Kroger announced earlier this month that it would shutter two of its Long Beach stores — a Ralphs location and a Food4Less store — in response to a Long Beach ordinance requiring a $4 “hero pay” salary boost for some workers.
Barger said the board had worked hard to fill “food deserts” in unincorporated areas.
“I fear that a mandated `hero pay’ in the unincorporated areas of Los Angeles County will only further exacerbate these concerns,” Barger said.
The California Grocers Association has filed federal lawsuits against the cities of Long Beach, West Hollywood and Montebello, seeking to declare hazard pay mandated by those cities as invalid and unconstitutional, contending that grocers will not be able to absorb the additional pay without raising prices, closing stores, reducing hours or laying off employees.

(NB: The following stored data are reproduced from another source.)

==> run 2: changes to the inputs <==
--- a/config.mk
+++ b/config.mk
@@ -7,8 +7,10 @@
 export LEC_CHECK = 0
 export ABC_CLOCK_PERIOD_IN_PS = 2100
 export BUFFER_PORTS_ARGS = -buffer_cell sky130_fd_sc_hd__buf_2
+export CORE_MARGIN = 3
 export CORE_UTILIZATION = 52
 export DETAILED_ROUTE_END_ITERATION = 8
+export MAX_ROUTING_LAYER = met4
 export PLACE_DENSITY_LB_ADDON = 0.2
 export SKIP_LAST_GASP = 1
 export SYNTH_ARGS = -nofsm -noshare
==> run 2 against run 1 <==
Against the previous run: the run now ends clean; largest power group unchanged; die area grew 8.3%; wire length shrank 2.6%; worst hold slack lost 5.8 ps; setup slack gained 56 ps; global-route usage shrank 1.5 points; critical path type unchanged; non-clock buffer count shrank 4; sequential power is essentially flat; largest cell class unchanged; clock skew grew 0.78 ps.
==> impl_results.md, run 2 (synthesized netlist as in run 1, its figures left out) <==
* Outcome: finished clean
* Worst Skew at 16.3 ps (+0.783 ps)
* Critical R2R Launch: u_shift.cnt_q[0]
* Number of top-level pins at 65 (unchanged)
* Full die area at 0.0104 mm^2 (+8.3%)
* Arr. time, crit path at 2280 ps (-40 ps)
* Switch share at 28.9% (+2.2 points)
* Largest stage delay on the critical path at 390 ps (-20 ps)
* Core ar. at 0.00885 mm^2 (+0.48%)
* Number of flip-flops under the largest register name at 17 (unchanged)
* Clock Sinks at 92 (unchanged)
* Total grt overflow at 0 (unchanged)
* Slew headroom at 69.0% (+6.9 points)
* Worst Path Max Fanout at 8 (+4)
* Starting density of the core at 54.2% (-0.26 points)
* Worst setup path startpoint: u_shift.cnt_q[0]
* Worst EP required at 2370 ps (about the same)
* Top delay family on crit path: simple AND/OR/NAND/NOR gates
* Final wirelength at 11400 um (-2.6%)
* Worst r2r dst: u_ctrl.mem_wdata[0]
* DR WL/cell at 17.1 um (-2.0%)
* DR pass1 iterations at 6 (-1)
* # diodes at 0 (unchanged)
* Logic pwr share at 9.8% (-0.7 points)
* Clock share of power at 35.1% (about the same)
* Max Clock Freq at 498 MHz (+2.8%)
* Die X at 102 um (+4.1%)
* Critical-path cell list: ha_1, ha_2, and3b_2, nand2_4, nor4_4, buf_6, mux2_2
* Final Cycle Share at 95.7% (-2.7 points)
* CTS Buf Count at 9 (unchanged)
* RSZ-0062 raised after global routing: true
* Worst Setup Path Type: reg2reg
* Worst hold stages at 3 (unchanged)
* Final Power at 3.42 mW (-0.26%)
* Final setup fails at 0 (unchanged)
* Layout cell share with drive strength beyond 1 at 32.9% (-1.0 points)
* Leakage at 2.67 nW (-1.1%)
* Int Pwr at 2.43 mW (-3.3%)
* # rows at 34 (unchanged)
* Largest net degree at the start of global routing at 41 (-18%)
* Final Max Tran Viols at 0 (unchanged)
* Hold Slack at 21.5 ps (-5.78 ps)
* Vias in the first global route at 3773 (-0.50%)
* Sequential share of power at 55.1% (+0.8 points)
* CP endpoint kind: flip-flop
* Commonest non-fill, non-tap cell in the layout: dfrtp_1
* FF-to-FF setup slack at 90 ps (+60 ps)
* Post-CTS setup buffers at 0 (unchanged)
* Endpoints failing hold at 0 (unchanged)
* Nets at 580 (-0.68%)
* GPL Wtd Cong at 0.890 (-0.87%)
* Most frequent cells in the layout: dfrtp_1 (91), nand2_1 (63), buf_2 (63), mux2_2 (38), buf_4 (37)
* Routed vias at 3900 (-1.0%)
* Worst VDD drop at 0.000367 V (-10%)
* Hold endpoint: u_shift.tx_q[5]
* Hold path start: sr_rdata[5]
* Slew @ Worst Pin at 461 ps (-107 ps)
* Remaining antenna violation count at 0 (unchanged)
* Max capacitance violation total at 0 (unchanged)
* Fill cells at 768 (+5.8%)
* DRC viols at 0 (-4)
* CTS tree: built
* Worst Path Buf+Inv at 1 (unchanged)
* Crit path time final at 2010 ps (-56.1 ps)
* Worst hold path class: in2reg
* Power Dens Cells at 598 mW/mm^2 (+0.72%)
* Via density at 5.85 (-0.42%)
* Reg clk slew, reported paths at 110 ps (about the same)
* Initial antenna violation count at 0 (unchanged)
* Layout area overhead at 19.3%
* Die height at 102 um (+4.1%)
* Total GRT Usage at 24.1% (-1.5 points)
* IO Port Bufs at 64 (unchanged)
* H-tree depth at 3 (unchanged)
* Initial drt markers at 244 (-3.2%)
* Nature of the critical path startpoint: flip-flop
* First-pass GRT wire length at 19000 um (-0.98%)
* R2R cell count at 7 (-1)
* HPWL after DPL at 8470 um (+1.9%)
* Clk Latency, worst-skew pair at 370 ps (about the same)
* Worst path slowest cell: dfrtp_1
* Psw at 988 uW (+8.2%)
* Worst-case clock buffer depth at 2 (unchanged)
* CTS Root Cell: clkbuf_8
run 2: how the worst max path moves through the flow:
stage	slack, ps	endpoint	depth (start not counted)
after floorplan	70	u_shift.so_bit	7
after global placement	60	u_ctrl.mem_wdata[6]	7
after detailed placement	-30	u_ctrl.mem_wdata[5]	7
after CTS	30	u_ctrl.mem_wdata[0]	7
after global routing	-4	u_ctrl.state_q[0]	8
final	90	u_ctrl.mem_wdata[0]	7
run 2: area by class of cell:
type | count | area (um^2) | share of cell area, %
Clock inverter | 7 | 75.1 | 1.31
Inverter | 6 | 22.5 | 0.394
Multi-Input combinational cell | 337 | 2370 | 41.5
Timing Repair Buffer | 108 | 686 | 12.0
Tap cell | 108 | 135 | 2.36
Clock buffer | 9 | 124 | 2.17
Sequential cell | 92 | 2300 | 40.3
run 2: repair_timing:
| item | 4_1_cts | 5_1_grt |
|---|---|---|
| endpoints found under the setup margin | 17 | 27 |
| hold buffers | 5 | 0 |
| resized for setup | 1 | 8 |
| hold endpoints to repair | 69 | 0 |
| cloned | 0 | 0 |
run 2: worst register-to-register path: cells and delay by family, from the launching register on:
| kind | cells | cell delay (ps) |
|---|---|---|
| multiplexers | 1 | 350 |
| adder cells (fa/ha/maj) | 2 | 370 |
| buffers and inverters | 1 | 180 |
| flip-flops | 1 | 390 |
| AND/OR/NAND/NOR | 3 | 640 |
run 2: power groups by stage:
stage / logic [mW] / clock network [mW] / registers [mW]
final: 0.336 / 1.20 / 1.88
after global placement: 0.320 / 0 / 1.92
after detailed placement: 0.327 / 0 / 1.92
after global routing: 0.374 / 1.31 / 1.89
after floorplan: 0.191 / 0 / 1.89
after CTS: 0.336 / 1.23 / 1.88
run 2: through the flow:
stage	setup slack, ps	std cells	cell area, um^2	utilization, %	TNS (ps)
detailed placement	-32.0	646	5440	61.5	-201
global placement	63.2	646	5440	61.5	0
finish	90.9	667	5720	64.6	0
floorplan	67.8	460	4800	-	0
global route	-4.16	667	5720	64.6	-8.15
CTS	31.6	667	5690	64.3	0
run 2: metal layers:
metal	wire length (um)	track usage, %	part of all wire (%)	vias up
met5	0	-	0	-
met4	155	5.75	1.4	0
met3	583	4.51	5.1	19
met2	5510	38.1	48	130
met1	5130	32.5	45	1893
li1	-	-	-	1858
$ cat src/rtl/twr_code_check.sv
module twr_code_check #(
   parameter int unsigned STAGES = 4
) (
   input  logic [STAGES-1:0] state_i,
   output logic              legal_o
);
   localparam int unsigned EDGES = STAGES - 1;

   logic [EDGES-1:0] step_edge;

   // a reachable code has at most one place where neighbouring stages differ
   for (genvar i = 0; i < EDGES; i++) begin : g_edge
      assign step_edge[i] = state_i[i] ^ state_i[i+1];
   end

   assign legal_o = ($countones(step_edge) <= 1);
endmodule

“Extra pay mandates will have severe unintended consequences on not only grocers, but on their workers and their customers,” CGA President and CEO Ron Fong said. “A $5/hour extra pay mandate amounts to a 28% increase in labor costs. That’s huge. Grocers will not be able to absorb those costs and negative repercussions are unavoidable.”
The county’s emergency ordinance, which sunsets in 120 days, mirrors one approved by the city of Los Angeles, according to Solis.
Solis and Mitchell said several grocery corporations offered $2 to $4 hourly raises at the outset of the pandemic, but that additional support lapsed in May.
The association said in addition to increased pay and spot bonuses, some grocers have enhanced benefits and created tens of thousands of new jobs statewide since March.
Mitchell underscored that some of the workers — “who have continued to show up for all of us every single day, against great odds” — are among the most vulnerable county residents.
“The additional compensation …. will not fix all inequities, but will provide some reprieve,” Mitchell said, noting that some full-time employees “earn so little that they still qualify for many public benefits.”
The ordinance is structured so that employees can choose paid leave in lieu of the extra pay if the additional income would cause them to lose access to such benefits.